Citing lab delays, LeafLine to temporarily scale back operations

Managing chronic pain and post traumatic stress disorder became a lot easier for Kellie Germann when medical cannabis became available to her here in Minnesota two years ago, though a recent shortage is now threatening her relatively newfound relief. 

LeafLine Labs, one of two medical marijuana companies in Minnesota, said Tuesday it is temporarily consolidating its operations after lagging laboratory testing caused the company to subsequently delay the release of more product to its patients.

As a result, Germann now faces at least six days without her medication--an eternity for someone facing flashbacks, insomnia, anxiety and chronic fatigue, among other things.

"Our health is at risk right now--everybody’s," she said. "That's the scary part."

Medical cannabis advocacy organization Sensible Minnesota said in a statement that it has been receiving similar reports of a medical cannabis shortage at LeafLine since last week, ultimately caused by what it calls the "restrictive nature" of Minnesota's laws. The company later confirmed that at least 10-20 patients in the Twin Cities metro were affected.
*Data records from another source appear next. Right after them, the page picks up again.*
$ cat config.mk
export PLATFORM = sky130hd
export DESIGN_NAME = irq_entry_ctrl
export DESIGN_NICKNAME = d
export VERILOG_FILES = /design/src/rtl/irqe_pkg.sv /design/src/rtl/irqe_pick.sv /design/src/rtl/irqe_fsm.sv /design/src/rtl/irqe_sregs.sv /design/src/rtl/irq_entry_ctrl.sv
export SDC_FILE = /design/constraint.sdc
export NUM_CORES = 1
export LEC_CHECK = 0
export ABC_CLOCK_PERIOD_IN_PS = 3820
export BUFFER_PORTS_ARGS = -buffer_cell sky130_fd_sc_hd__buf_2
export CAP_MARGIN = 10
export CORE_MARGIN = 5
export CORE_UTILIZATION = 45
export DETAILED_ROUTE_END_ITERATION = 10
export PLACE_DENSITY = 0.72
export SLEW_MARGIN = 20
export SYNTH_ARGS = -nofsm -noshare
export SYNTH_HDL_FRONTEND = slang
export SYNTH_HIERARCHICAL = 1
export SYNTH_SLANG_ARGS = --single-unit
$ cat constraint.sdc
create_clock -name clk -period 3.82 [get_ports clk]
set_input_delay 0.191 -clock clk [delete_from_list [all_inputs] [get_ports clk]]
set_output_delay 0.191 -clock clk [all_outputs]
set_load 0.005 [all_outputs]
$ cat src/rtl/irqe_pkg.sv
package irqe_pkg;

    typedef enum logic [1:0] {
        ST_RUN     = 2'd0,
        ST_HANDLER = 2'd1,
        ST_LOCKED  = 2'd2
    } irqe_state_e;

    // status word bit positions decoded by the rest of the core
    localparam int SR_XLATE_BIT = 0;
    localparam int SR_IRQEN_BIT = 1;

endpackage

$ cat src/rtl/irqe_pick.sv
module irqe_pick #(
    parameter int NUM_CAUSE = 8,
    parameter int NUM_FAULT = 2,
    parameter int CAUSE_W   = 3
) (
    input  logic [NUM_CAUSE-1:0] req_i,
    input  logic                 irq_allowed_i,
    output logic                 hit_o,
    output logic [CAUSE_W-1:0]   idx_o,
    output logic                 fault_any_o
);

    logic [NUM_CAUSE-1:0] eligible;
    logic [NUM_CAUSE-1:0] fault_lines;

    for (genvar g = 0; g < NUM_CAUSE; g++) begin : g_line
        if (g < NUM_FAULT) begin : g_fault
            assign eligible[g]    = req_i[g];
            assign fault_lines[g] = req_i[g];
        end else begin : g_irq
            assign eligible[g]    = req_i[g] & irq_allowed_i;
            assign fault_lines[g] = 1'b0;
        end
    end

    // lowest index wins: scan from the top so the last match is the lowest
    always_comb begin
        idx_o = '0;
        for (int i = NUM_CAUSE - 1; i >= 0; i--) begin
            if (eligible[i]) begin
                idx_o = CAUSE_W'(i);
            end
        end
    end

    assign hit_o       = |eligible;
    assign fault_any_o = |fault_lines;

endmodule

$ cat src/rtl/irqe_fsm.sv
module irqe_fsm
    import irqe_pkg::*;
(
    input  logic        clk,
    input  logic        rst_n,
    input  logic        hit_i,
    input  logic        fault_any_i,
    input  logic        rti_i,
    output irqe_state_e state_o,
    output logic        take_o,
    output logic        ret_o,
    output logic        lock_go_o,
    output logic        handler_o,
    output logic        locked_o
);

    irqe_state_e state_q, state_d;

    always_ff @(posedge clk) begin
        if (!rst_n) begin
            state_q <= ST_RUN;
        end else begin
            state_q <= state_d;
        end
    end

    always_comb begin
        state_d = state_q;
        unique case (state_q)
            ST_RUN: begin
                if (hit_i) state_d = ST_HANDLER;             // enter
            end
            ST_HANDLER: begin
                if (fault_any_i)  state_d = ST_LOCKED;       // nested fault
                else if (rti_i)   state_d = ST_RUN;          // return
            end
            ST_LOCKED: begin
                state_d = ST_LOCKED;                         // only reset leaves
            end
            default: state_d = ST_RUN;
        endcase
    end

    always_comb begin
        take_o    = 1'b0;
        ret_o     = 1'b0;
        lock_go_o = 1'b0;
        handler_o = 1'b0;
        locked_o  = 1'b0;
        unique case (state_q)
            ST_RUN: begin
                take_o = hit_i;
            end
            ST_HANDLER: begin
                handler_o = 1'b1;
                lock_go_o = fault_any_i;
                ret_o     = rti_i & ~fault_any_i;
            end
            ST_LOCKED: begin
                handler_o = 1'b1;
                locked_o  = 1'b1;
            end
            default: ;
        endcase
    end

    assign state_o = state_q;

    AST_LOCK_STICKY: assert property (@(posedge clk) disable iff (!rst_n)
        state_q == ST_LOCKED |=> state_q == ST_LOCKED);

    AST_LOCK_ONLY_FROM_HANDLER: assert property (@(posedge clk) disable iff (!rst_n)
        (state_q == ST_RUN) |=> state_q != ST_LOCKED);

    AST_ONE_ACTION: assert property (@(posedge clk) disable iff (!rst_n)
        $countones({take_o, ret_o, lock_go_o}) <= 1);

endmodule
The third-party testing LeafLine cites is mandated by the state, and though the company said it has plenty of inventory on hand several delays at the lab, including ones caused by the Thanksgiving holiday, are forcing LeafLine to close its Eagan location until Friday. In the meantime, its St. Paul facility will remain open.

"We sincerely apologize to our patients who are inconvenienced by any delays, but will never compromise on patient safety and program compliance," LeafLine CEO and Chief Medical Officer Dr. Andrew Bachman said in a statement Tuesday. "We are actively working to reschedule appointments."

Sensible Minnesota, for its part, says Leafline is doing all it can to meet their patients' needs, and wants changes in the future to prevent future supply chain problems.

"Going forward we would like to see expansion of cannabis producers, processors, and vendors, as well as additional delivery methods," the statement said. "Especially as we add new conditions to the program."

Minnesota Medical Solutions is the only other company sanctioned to sell medical cannabis in the state, with many advocates and patients hoping for more options in the future. Germann worries the formula at MMS may not be the same as LeafLine's, leaving her with a less effective treatment program.

Ultimately, she just hopes the issue gets sorted out soon--preferably before she is forced to seek other, more expensive or invasive measures.

"We only have two dispensaries we can go to," Germann said. "I just hope that I’m not going to have to go to the hospital to get the relief I need."